"If it is very easy to substitute other things for natural resources, then there is, in principle, no problem. The world, in effect, can get along without natural resources."
But since he was born in 1924 and was only nine when Hitler came to power, he can hardly be blamed for acting as Hitler, Mussolini and Tojo's unofficial economic advisor.
However, someone had to do that job and so it was done by virtually all of the 1930s' economists, almost all orthodox to the man or woman.
In the 1930s, as in the 1830s and the 2030s, their theories basically claimed the same thing as Solow's quote, albeit in less frank language.
But you protest that Hitler, Tojo and Musso went to war precisely to obtain the natural resources they didn't have at home.
So surely my claim looks highly incredible on the face of it: they obviously took natural resources very seriously indeed.
But remember that these three planned to steal all those natural resources they didn't have, and steal them away from heavily armed neighbours who didn't want to give them up without a big fight.
Relatively 'natural-resource-less' at the moment their military machine planned to do all the stealing, the three still felt confident they could substitute something else for those missing natural resources like copper, oil and rubber : sheer aggressive military willpower.
Their failure to substitute patriotic energy for petroleum energy should be a lesson to even the dimmest of economic light bulbs, but no.

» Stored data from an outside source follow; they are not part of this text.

File: src/rtl/small_lpf_mc.sv
// small_lpf_mc: time-multiplexed cascade of single-pole IIR low-pass sections.
// Each stage performs y += (x - y) >>> shift on per-channel state kept in
// register arrays, so one datapath serves CHANNELS interleaved streams.
// Pipe slot 0 is the input register; slot k holds the result of stage k, and
// slot STAGES doubles as the output register (latency STAGES+1 edges).
// Optional feature macro: SMALL_LPF_MC_ROUND_EN selects round-half-up with
// positive saturation for stage outputs; when undefined, outputs use floor.
module small_lpf_mc #(
  parameter int WIDTH     = 8,
  parameter int FILT_BITS = 5,
  parameter int STAGES    = 2,
  parameter int CHANNELS  = 4,
  parameter int CH_BITS   = 2,
  parameter int SH_BITS   = 3
) (
  input  logic                      clk,
  input  logic                      rst,
  input  logic                      en,
  input  logic                      inValid,
  input  logic [CH_BITS-1:0]        inChan,
  input  logic [SH_BITS-1:0]        shift,
  input  logic signed [WIDTH-1:0]   dataIn,
  input  logic                      clr,
  input  logic [CH_BITS-1:0]        clrChan,
  output logic                      outValid,
  output logic [CH_BITS-1:0]        outChan,
  output logic signed [WIDTH-1:0]   dataOut
);

  localparam int ACC_W = WIDTH + FILT_BITS;
  localparam int D_W   = ACC_W + 1;

  // Pipe slots 0..STAGES: sample valid, channel, clamped shift, sample value.
  logic                       vld_q [STAGES+1];
  logic                       vld_d [STAGES+1];
  logic [CH_BITS-1:0]         chn_q [STAGES+1];
  logic [CH_BITS-1:0]         chn_d [STAGES+1];
  logic [SH_BITS-1:0]         sh_q  [STAGES+1];
  logic [SH_BITS-1:0]         sh_d  [STAGES+1];
  logic signed [WIDTH-1:0]    dat_q [STAGES+1];
  logic signed [WIDTH-1:0]    dat_d [STAGES+1];

  // Per-stage, per-channel filter state, scaled by 2^FILT_BITS.
  logic signed [ACC_W-1:0]    acc_q [STAGES][CHANNELS];
  logic signed [ACC_W-1:0]    acc_d [STAGES][CHANNELS];

  // Updated state word produced by each stage this cycle.
  logic signed [ACC_W-1:0]    upd_acc [STAGES];
  logic                       clr_hit;

  // True when a channel index addresses an existing channel.
  function automatic logic ch_ok(input logic [CH_BITS-1:0] c);
    return (32'(c) < 32'(CHANNELS));
  endfunction

  // One single-pole update: acc + ((x << FILT_BITS) - acc) >>> sh.
  // The difference is carried one bit wider so it cannot wrap; the sum is a
  // convex combination of acc and x, so it always fits back into ACC_W bits.
  function automatic logic signed [ACC_W-1:0] stage_acc(
    input logic signed [WIDTH-1:0] x,
    input logic signed [ACC_W-1:0] a,
    input logic [SH_BITS-1:0]      sh
  );
    logic signed [D_W-1:0] xs;
    logic signed [D_W-1:0] as_w;
    logic signed [D_W-1:0] diff;
    logic signed [D_W-1:0] sum;
    xs   = {{(D_W-WIDTH){x[WIDTH-1]}}, x};
    xs   = xs <<< FILT_BITS;
    as_w = {a[ACC_W-1], a};
    diff = xs - as_w;
    sum  = as_w + (diff >>> sh);
    return sum[ACC_W-1:0];
  endfunction

`ifdef SMALL_LPF_MC_ROUND_EN
  localparam logic [D_W-1:0] HALF_LSB = D_W'(1) << (FILT_BITS - 1);

  // Round half up to WIDTH bits; only the positive end can overflow.
  function automatic logic signed [WIDTH-1:0] stage_out(
    input logic signed [ACC_W-1:0] a
  );
    logic [D_W-1:0] r;
    r = {a[ACC_W-1], a} + HALF_LSB;
    if (r[D_W-1] != r[D_W-2]) begin
      return {1'b0, {(WIDTH-1){1'b1}}};
    end else begin
      return r[D_W-2:FILT_BITS];
    end
  endfunction
`else
  // Floor: drop the fractional bits of the state word.
  function automatic logic signed [WIDTH-1:0] stage_out(
    input logic signed [ACC_W-1:0] a
  );
    return a[ACC_W-1:FILT_BITS];
  endfunction
`endif

  // Input capture, stage read-modify-write, pipe advance and channel clear.
  always_comb begin
    vld_d[0] = inValid && ch_ok(inChan);
    chn_d[0] = inChan;
    sh_d[0]  = (shift > SH_BITS'(FILT_BITS)) ? SH_BITS'(FILT_BITS) : shift;
    dat_d[0] = dataIn;
    acc_d    = acc_q;

    for (int k = 1; k <= STAGES; k++) begin
      upd_acc[k-1] = stage_acc(dat_q[k-1], acc_q[k-1][chn_q[k-1]], sh_q[k-1]);
      vld_d[k]     = vld_q[k-1];
      chn_d[k]     = chn_q[k-1];
      sh_d[k]      = sh_q[k-1];
      dat_d[k]     = stage_out(upd_acc[k-1]);
      // Invalid slots leave the state untouched.
      acc_d[k-1][chn_q[k-1]] = vld_q[k-1] ? upd_acc[k-1]
                                          : acc_q[k-1][chn_q[k-1]];
    end

    // The clear is applied last so it wins over a same-edge sample write;
    // that sample still carries its computed value down the pipe.
    clr_hit = clr && ch_ok(clrChan);
    for (int s = 0; s < STAGES; s++) begin
      acc_d[s][clrChan] = clr_hit ? {ACC_W{1'b0}} : acc_d[s][clrChan];
    end
  end

  // State and pipe registers: synchronous reset, otherwise advance when enabled.
  always_ff @(posedge clk) begin
    if (rst) begin
      for (int i = 0; i <= STAGES; i++) begin
        vld_q[i] <= 1'b0;
        chn_q[i] <= {CH_BITS{1'b0}};
        sh_q[i]  <= {SH_BITS{1'b0}};
        dat_q[i] <= {WIDTH{1'b0}};
      end
      for (int s = 0; s < STAGES; s++) begin
        for (int c = 0; c < CHANNELS; c++) begin
          acc_q[s][c] <= {ACC_W{1'b0}};
        end
      end
    end else if (en) begin
      vld_q <= vld_d;
      chn_q <= chn_d;
      sh_q  <= sh_d;
      dat_q <= dat_d;
      acc_q <= acc_d;
    end
  end

  assign outValid = vld_q[STAGES];
  assign outChan  = chn_q[STAGES];
  assign dataOut  = dat_q[STAGES];

endmodule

Acting as if it is still mentally wowing the crowds in some stadium in Nuremberg, orthodox economics still daily proclaims 'the triumph of the human will' over mere material limitations.
So who exactly started the bloodbath of WWII ?
May I suggest you look no further than your local university economics department .
Pity then their ilk never faced a war crimes trial , instead of just their most earnest lay students at the top of Japan, Italy and Germany .....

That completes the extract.